Comment on the calibration and power of the two tests, and the extent to which they make the same decisions.

2. Log Odds Ratio test

  1. In class we saw that the odds ratio for \(Y_i = 1\) given a grouping variable \(G_i\), is the same as the odds ratio for \(G_i = 1\) given the outcome \(Y_i\), that is

    \[ \frac{P(Y_i = 1 \mid G_i = 1)/P(Y_i = 0 \mid G_i = 1)}{P(Y_i = 1 \mid G_i = 0) / P(Y_i = 0 \mid G_i = 0)} = \frac{P(G_i = 1 \mid Y_i = 1)/P(G_i = 0 \mid Y_i = 1)}{P(G_i = 1 \mid Y_i = 0) / P(G_i = 0 \mid Y_i = 0)} \]

    Use the properties of conditional probability to derive this fact.

Consider the following table from class:

  no yes
cats 6 9
dogs 6 14

where \[ G_i = \begin{cases} 0, & \text{subject i prefers cats} \\ 1, & \text{subject i prefers dogs} \end{cases} \quad Y_i = \begin{cases} 0, & \text{subject i didn't eat breakfast} \\ 1, & \text{subject i ate breakfast} \end{cases} \]

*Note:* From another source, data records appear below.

--- src/rtl/acdp_pkg.sv ---
// Shared types, constant tables and round functions for the AES-CBC
// two-block decrypt and pad check pipeline. No dependencies.
package acdp_pkg;

    localparam int NUM_FWD_STAGES   = 13;  // key schedule walk to the last round key
    localparam int NUM_ROUND_STAGES = 13;  // middle rounds of AES-256, thirteen down to one
    localparam int ROUNDS_128       = 10;
    localparam int MAX_PAD          = 16;

    typedef logic [7:0]        byte_t;
    typedef logic [255:0][7:0] byte_tbl_t;
    typedef logic [9:0][7:0]   rcon_tbl_t;
    typedef logic [7:0][31:0]  key_win_t;   // eight-word key schedule window, [0] oldest

    typedef struct packed {
        logic [63:0] key_word_0;
        logic [63:0] key_word_1;
        logic [63:0] key_word_2;
        logic [63:0] key_word_3;
        logic [63:0] iv_high;
        logic [63:0] iv_low;
        logic [63:0] cipher_word_0;
        logic [63:0] cipher_word_1;
        logic [63:0] cipher_word_2;
        logic [63:0] cipher_word_3;
    } acdp_in_t;

    typedef struct packed {
        logic [63:0] plain_word_0;
        logic [63:0] plain_word_1;
        logic [63:0] plain_word_2;
        logic [63:0] plain_word_3;
        logic        padding_valid;
        logic [7:0]  pad_value;
    } acdp_out_t;

    typedef struct packed {
        key_win_t     key;
        logic [127:0] blk0;
        logic [127:0] blk1;
        logic [127:0] iv;
        logic [127:0] ct0;
    } acdp_pipe_t;

    typedef struct packed {
        logic [127:0] pt0;
        logic [127:0] pt1;
    } acdp_plain_t;

    function automatic byte_t xtime(input byte_t a);
        return {a[6:0], 1'b0} ^ (a[7] ? 8'h1b : 8'h00);
    endfunction

    function automatic byte_t gf_mul(input byte_t a, input byte_t b);
        byte_t r;
        byte_t x;
        r = 8'h00;
        x = a;
        for (int i = 0; i < 8; i++) begin
            if (b[i]) r = r ^ x;
            x = xtime(x);
        end
        return r;
    endfunction

    // a^254, with zero mapped to zero
    function automatic byte_t gf_inv(input byte_t a);
        byte_t r;
        byte_t base;
        logic [7:0] e;
        r = 8'h01;
        base = a;
        e = 8'd254;
        for (int i = 0; i < 8; i++) begin
            if (e[i]) r = gf_mul(r, base);
            base = gf_mul(base, base);
        end
        return r;
    endfunction

    function automatic byte_t rotl8(input byte_t x, input int n);
        return byte_t'((x << n) | (x >> (8 - n)));
    endfunction

    function automatic byte_tbl_t gen_sbox();
        byte_tbl_t t;
        byte_t b;
        for (int i = 0; i < 256; i++) begin
            b = gf_inv(byte_t'(i));
            t[i] = b ^ rotl8(b, 1) ^ rotl8(b, 2) ^ rotl8(b, 3) ^ rotl8(b, 4) ^ 8'h63;
        end
        return t;
    endfunction

    function automatic byte_tbl_t gen_inv_sbox();
        byte_tbl_t t;
        byte_t y;
        for (int i = 0; i < 256; i++) begin
            y = byte_t'(i);
            t[i] = gf_inv(rotl8(y, 1) ^ rotl8(y, 3) ^ rotl8(y, 6) ^ 8'h05);
        end
        return t;
    endfunction

    function automatic rcon_tbl_t gen_rcon();
        rcon_tbl_t t;
        byte_t r;
        r = 8'h01;
        for (int i = 0; i < 10; i++) begin
            t[i] = r;
            r = xtime(r);
        end
        return t;
    endfunction

    localparam byte_tbl_t SBOX     = gen_sbox();
    localparam byte_tbl_t INV_SBOX = gen_inv_sbox();
    localparam rcon_tbl_t RCON     = gen_rcon();

    function automatic logic [31:0] sub_word(input logic [31:0] w);
        return {SBOX[w[31:24]], SBOX[w[23:16]], SBOX[w[15:8]], SBOX[w[7:0]]};
    endfunction

    // schedule core: rotate, substitute, add round constant
    function automatic logic [31:0] rot_sub(input logic [31:0] w, input byte_t rc);
        return sub_word({w[23:0], w[31:24]}) ^ {rc, 24'h000000};
    endfunction

    function automatic key_win_t key_fwd_256(input key_win_t k, input logic rs,
                                             input byte_t rc);
        key_win_t r;
        logic [31:0] t;
        t = rs ? rot_sub(k[7], rc) : sub_word(k[7]);
        r[0] = k[4];
        r[1] = k[5];
        r[2] = k[6];
        r[3] = k[7];
        r[4] = k[0] ^ t;
        r[5] = k[1] ^ r[4];
        r[6] = k[2] ^ r[5];
        r[7] = k[3] ^ r[6];
        return r;
    endfunction

    function automatic key_win_t key_fwd_128(input key_win_t k, input byte_t rc);
        key_win_t r;
        r = k;
        r[0] = k[0] ^ rot_sub(k[3], rc);
        r[1] = k[1] ^ r[0];
        r[2] = k[2] ^ r[1];
        r[3] = k[3] ^ r[2];
        return r;
    endfunction

    function automatic key_win_t key_back_256(input key_win_t k, input logic rs,
                                              input byte_t rc);
        key_win_t r;
        logic [31:0] t;
        t = rs ? rot_sub(k[3], rc) : sub_word(k[3]);
        r[0] = k[4] ^ t;
        r[1] = k[5] ^ k[4];
        r[2] = k[6] ^ k[5];
        r[3] = k[7] ^ k[6];
        r[4] = k[0];
        r[5] = k[1];
        r[6] = k[2];
        r[7] = k[3];
        return r;
    endfunction

    function automatic key_win_t key_back_128(input key_win_t k, input byte_t rc);
        key_win_t r;
        r = k;
        r[3] = k[3] ^ k[2];
        r[2] = k[2] ^ k[1];
        r[1] = k[1] ^ k[0];
        r[0] = k[0] ^ rot_sub(r[3], rc);
        return r;
    endfunction

    function automatic logic [127:0] round_key(input key_win_t k, input logic hi);
        return hi ? {k[4], k[5], k[6], k[7]} : {k[0], k[1], k[2], k[3]};
    endfunction

    // byte n of a block sits at the most significant end for n = 0
    function automatic logic [127:0] inv_shift_sub(input logic [127:0] s);
        logic [127:0] t;
        for (int c = 0; c < 4; c++) begin
            for (int r = 0; r < 4; r++) begin
                t[127 - 8 * (c * 4 + r) -: 8] =
                    INV_SBOX[s[127 - 8 * (((c - r) & 3) * 4 + r) -: 8]];
            end
        end
        return t;
    endfunction

    function automatic logic [127:0] inv_mix(input logic [127:0] s);
        logic [127:0] t;
        byte_t a0, a1, a2, a3;
        for (int c = 0; c < 4; c++) begin
            a0 = s[127 - 8 * (c * 4)     -: 8];
            a1 = s[127 - 8 * (c * 4 + 1) -: 8];
            a2 = s[127 - 8 * (c * 4 + 2) -: 8];
            a3 = s[127 - 8 * (c * 4 + 3) -: 8];
            t[127 - 8 * (c * 4) -: 8] = gf_mul(a0, 8'd14) ^ gf_mul(a1, 8'd11) ^
                                        gf_mul(a2, 8'd13) ^ gf_mul(a3, 8'd9);
            t[127 - 8 * (c * 4 + 1) -: 8] = gf_mul(a0, 8'd9) ^ gf_mul(a1, 8'd14) ^
                                            gf_mul(a2, 8'd11) ^ gf_mul(a3, 8'd13);
            t[127 - 8 * (c * 4 + 2) -: 8] = gf_mul(a0, 8'd13) ^ gf_mul(a1, 8'd9) ^
                                            gf_mul(a2, 8'd14) ^ gf_mul(a3, 8'd11);
            t[127 - 8 * (c * 4 + 3) -: 8] = gf_mul(a0, 8'd11) ^ gf_mul(a1, 8'd13) ^
                                            gf_mul(a2, 8'd9) ^ gf_mul(a3, 8'd14);
        end
        return t;
    endfunction

endpackage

  1. Find the sample odds ratio for \(Y_i = 1\) given the grouping variable \(G_i\). Interpret your answer in the context of the data.

  2. Show that if we consider not eating breakfast as a success (i.e. \(Y_i = 1\), if the subject didn’t eat breakast), the sample odds ratio is the reciprical of that in b).

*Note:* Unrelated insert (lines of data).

File: src/rtl/acdp_pkg.sv
// Shared types, constant tables and round functions for the AES-CBC
// two-block decrypt and pad check pipeline. No dependencies.
package acdp_pkg;

    localparam int NUM_FWD_STAGES   = 13;  // key schedule walk to the last round key
    localparam int NUM_ROUND_STAGES = 13;  // middle rounds of AES-256, thirteen down to one
    localparam int ROUNDS_128       = 10;
    localparam int MAX_PAD          = 16;

    typedef logic [7:0]        byte_t;
    typedef logic [255:0][7:0] byte_tbl_t;
    typedef logic [9:0][7:0]   rcon_tbl_t;
    typedef logic [7:0][31:0]  key_win_t;   // eight-word key schedule window, [0] oldest

    typedef struct packed {
        logic [63:0] key_word_0;
        logic [63:0] key_word_1;
        logic [63:0] key_word_2;
        logic [63:0] key_word_3;
        logic [63:0] iv_high;
        logic [63:0] iv_low;
        logic [63:0] cipher_word_0;
        logic [63:0] cipher_word_1;
        logic [63:0] cipher_word_2;
        logic [63:0] cipher_word_3;
    } acdp_in_t;

    typedef struct packed {
        logic [63:0] plain_word_0;
        logic [63:0] plain_word_1;
        logic [63:0] plain_word_2;
        logic [63:0] plain_word_3;
        logic        padding_valid;
        logic [7:0]  pad_value;
    } acdp_out_t;

    typedef struct packed {
        key_win_t     key;
        logic [127:0] blk0;
        logic [127:0] blk1;
        logic [127:0] iv;
        logic [127:0] ct0;
    } acdp_pipe_t;

    typedef struct packed {
        logic [127:0] pt0;
        logic [127:0] pt1;
    } acdp_plain_t;

    function automatic byte_t xtime(input byte_t a);
        return {a[6:0], 1'b0} ^ (a[7] ? 8'h1b : 8'h00);
    endfunction

    function automatic byte_t gf_mul(input byte_t a, input byte_t b);
        byte_t r;
        byte_t x;
        r = 8'h00;
        x = a;
        for (int i = 0; i < 8; i++) begin
            if (b[i]) r = r ^ x;
            x = xtime(x);
        end
        return r;
    endfunction

    // a^254, with zero mapped to zero
    function automatic byte_t gf_inv(input byte_t a);
        byte_t r;
        byte_t base;
        logic [7:0] e;
        r = 8'h01;
        base = a;
        e = 8'd254;
        for (int i = 0; i < 8; i++) begin
            if (e[i]) r = gf_mul(r, base);
            base = gf_mul(base, base);
        end
        return r;
    endfunction

    function automatic byte_t rotl8(input byte_t x, input int n);
        return byte_t'((x << n) | (x >> (8 - n)));
    endfunction

    function automatic byte_tbl_t gen_sbox();
        byte_tbl_t t;
        byte_t b;
        for (int i = 0; i < 256; i++) begin
            b = gf_inv(byte_t'(i));
            t[i] = b ^ rotl8(b, 1) ^ rotl8(b, 2) ^ rotl8(b, 3) ^ rotl8(b, 4) ^ 8'h63;
        end
        return t;
    endfunction

    function automatic byte_tbl_t gen_inv_sbox();
        byte_tbl_t t;
        byte_t y;
        for (int i = 0; i < 256; i++) begin
            y = byte_t'(i);
            t[i] = gf_inv(rotl8(y, 1) ^ rotl8(y, 3) ^ rotl8(y, 6) ^ 8'h05);
        end
        return t;
    endfunction

    function automatic rcon_tbl_t gen_rcon();
        rcon_tbl_t t;
        byte_t r;
        r = 8'h01;
        for (int i = 0; i < 10; i++) begin
            t[i] = r;
            r = xtime(r);
        end
        return t;
    endfunction

    localparam byte_tbl_t SBOX     = gen_sbox();
    localparam byte_tbl_t INV_SBOX = gen_inv_sbox();
    localparam rcon_tbl_t RCON     = gen_rcon();

    function automatic logic [31:0] sub_word(input logic [31:0] w);
        return {SBOX[w[31:24]], SBOX[w[23:16]], SBOX[w[15:8]], SBOX[w[7:0]]};
    endfunction

    // schedule core: rotate, substitute, add round constant
    function automatic logic [31:0] rot_sub(input logic [31:0] w, input byte_t rc);
        return sub_word({w[23:0], w[31:24]}) ^ {rc, 24'h000000};
    endfunction

    function automatic key_win_t key_fwd_256(input key_win_t k, input logic rs,
                                             input byte_t rc);
        key_win_t r;
        logic [31:0] t;
        t = rs ? rot_sub(k[7], rc) : sub_word(k[7]);
        r[0] = k[4];
        r[1] = k[5];
        r[2] = k[6];
        r[3] = k[7];
        r[4] = k[0] ^ t;
        r[5] = k[1] ^ r[4];
        r[6] = k[2] ^ r[5];
        r[7] = k[3] ^ r[6];
        return r;
    endfunction

    function automatic key_win_t key_fwd_128(input key_win_t k, input byte_t rc);
        key_win_t r;
        r = k;
        r[0] = k[0] ^ rot_sub(k[3], rc);
        r[1] = k[1] ^ r[0];
        r[2] = k[2] ^ r[1];
        r[3] = k[3] ^ r[2];
        return r;
    endfunction

    function automatic key_win_t key_back_256(input key_win_t k, input logic rs,
                                              input byte_t rc);
        key_win_t r;
        logic [31:0] t;
        t = rs ? rot_sub(k[3], rc) : sub_word(k[3]);
        r[0] = k[4] ^ t;
        r[1] = k[5] ^ k[4];
        r[2] = k[6] ^ k[5];
        r[3] = k[7] ^ k[6];
        r[4] = k[0];
        r[5] = k[1];
        r[6] = k[2];
        r[7] = k[3];
        return r;
    endfunction

    function automatic key_win_t key_back_128(input key_win_t k, input byte_t rc);
        key_win_t r;
        r = k;
        r[3] = k[3] ^ k[2];
        r[2] = k[2] ^ k[1];
        r[1] = k[1] ^ k[0];
        r[0] = k[0] ^ rot_sub(r[3], rc);
        return r;
    endfunction

    function automatic logic [127:0] round_key(input key_win_t k, input logic hi);
        return hi ? {k[4], k[5], k[6], k[7]} : {k[0], k[1], k[2], k[3]};
    endfunction

    // byte n of a block sits at the most significant end for n = 0
    function automatic logic [127:0] inv_shift_sub(input logic [127:0] s);
        logic [127:0] t;
        for (int c = 0; c < 4; c++) begin
            for (int r = 0; r < 4; r++) begin
                t[127 - 8 * (c * 4 + r) -: 8] =
                    INV_SBOX[s[127 - 8 * (((c - r) & 3) * 4 + r) -: 8]];
            end
        end
        return t;
    endfunction

    function automatic logic [127:0] inv_mix(input logic [127:0] s);
        logic [127:0] t;
        byte_t a0, a1, a2, a3;
        for (int c = 0; c < 4; c++) begin
            a0 = s[127 - 8 * (c * 4)     -: 8];
            a1 = s[127 - 8 * (c * 4 + 1) -: 8];
            a2 = s[127 - 8 * (c * 4 + 2) -: 8];
            a3 = s[127 - 8 * (c * 4 + 3) -: 8];
            t[127 - 8 * (c * 4) -: 8] = gf_mul(a0, 8'd14) ^ gf_mul(a1, 8'd11) ^
                                        gf_mul(a2, 8'd13) ^ gf_mul(a3, 8'd9);
            t[127 - 8 * (c * 4 + 1) -: 8] = gf_mul(a0, 8'd9) ^ gf_mul(a1, 8'd14) ^
                                            gf_mul(a2, 8'd11) ^ gf_mul(a3, 8'd13);
            t[127 - 8 * (c * 4 + 2) -: 8] = gf_mul(a0, 8'd13) ^ gf_mul(a1, 8'd9) ^
                                            gf_mul(a2, 8'd14) ^ gf_mul(a3, 8'd11);
            t[127 - 8 * (c * 4 + 3) -: 8] = gf_mul(a0, 8'd11) ^ gf_mul(a1, 8'd13) ^
                                            gf_mul(a2, 8'd9) ^ gf_mul(a3, 8'd14);
        end
        return t;
    endfunction

endpackage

  3. Find the log of the sample odds ratio from b), and the variance for log of the sample odds ratio from b).

  4. Use your results from c) to construct a 95% confidence interval for the population log odds ratio, and population odds ratio.

  5. Based on your CI in d) would you reject or fail to reject the null hypothesis \(H_0: \omega = 1\) at the 5% level.

3. Data Analysis

Consider the brfss data from previous homeworks. The variables exercising and dieting are the answers to the questions:

  • exercising: Are you using physical activity or exercise to lose weight or keep from gaining weight?

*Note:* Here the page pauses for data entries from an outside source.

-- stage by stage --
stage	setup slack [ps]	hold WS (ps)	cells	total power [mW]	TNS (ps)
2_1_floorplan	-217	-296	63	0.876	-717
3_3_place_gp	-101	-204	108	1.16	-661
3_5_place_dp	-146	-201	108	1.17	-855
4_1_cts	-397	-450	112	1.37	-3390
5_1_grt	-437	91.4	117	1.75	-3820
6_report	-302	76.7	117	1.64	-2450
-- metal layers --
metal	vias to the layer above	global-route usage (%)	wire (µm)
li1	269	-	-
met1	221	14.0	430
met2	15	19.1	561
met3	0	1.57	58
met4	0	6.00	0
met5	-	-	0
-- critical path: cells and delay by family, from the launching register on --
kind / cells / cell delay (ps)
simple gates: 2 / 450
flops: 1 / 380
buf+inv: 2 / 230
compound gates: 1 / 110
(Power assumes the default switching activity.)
**config.mk**
```make
export PLATFORM = sky130hd
export DESIGN_NAME = checkweigher_stability_qualifier
export DESIGN_NICKNAME = d
export VERILOG_FILES = /design/src/sv/csq_pkg.sv /design/src/sv/csq_front.sv /design/src/sv/csq_fifo.sv /design/src/sv/csq_back.sv /design/src/sv/checkweigher_stability_qualifier.sv
export SDC_FILE = /design/constraint.sdc
export NUM_CORES = 2
export LEC_CHECK = 0
export ABC_AREA = 1
export BUFFER_PORTS_ARGS = -buffer_cell sky130_fd_sc_hd__buf_2
export CAP_MARGIN = 20
export CORE_AREA = 2 2 406 408
export CTS_CLUSTER_DIAMETER = 30
export CTS_CLUSTER_SIZE = 8
export DETAILED_ROUTE_END_ITERATION = 16
export DIE_AREA = 0 0 408 410
export SETUP_SLACK_MARGIN = 0.1
export SLEW_MARGIN = 15
export SYNTH_ARGS = -nofsm -noshare
export SYNTH_HDL_FRONTEND = slang
export SYNTH_SLANG_ARGS = --single-unit
```
**constraint.sdc**
```tcl
create_clock -name clk -period 13.7 [get_ports clk]
set_input_delay 2.74 -clock clk [delete_from_list [all_inputs] [get_ports clk]]
set_output_delay 2.74 -clock clk [all_outputs]
set_load 0.05 [all_outputs]
```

  • dieting: Are you eating either fewer calories or less fat to lose weight or keep from gaining weight?

  1. Create the \(2\times 2\) contingency table with the response to exercising in the columns and response to dieting in the rows.

  2. Which margins in the table are fixed by the study design?

  3. Use the data to estimate (make sure you also include sentences that present each estimate in context):

    • the probability a US resident is exercising to lose weight
    • the probability a US resident is exercising to lose weight, given they are dieting to lose weight
    • the difference in the probability a US resident is exercising to lose weight between those that are also dieting and those that are not
    • the odds of a US resident exercising to lose weight, given they are dieting to lose weight
    • the odds ratio of exercising to lose weight, between dieting and not dieting
  4. Find a 95% confidence interval for the difference in the probability a US resident is exercising to lose weight between those that are also dieting and those that are not.

  5. Is there an association between exercising to lose weight and dieting to lose weight? Conduct a Chi-square test and Fisher’s Exact test. Would you expect the two tests to reach the same conclusion in this setting? Write a statistical summary.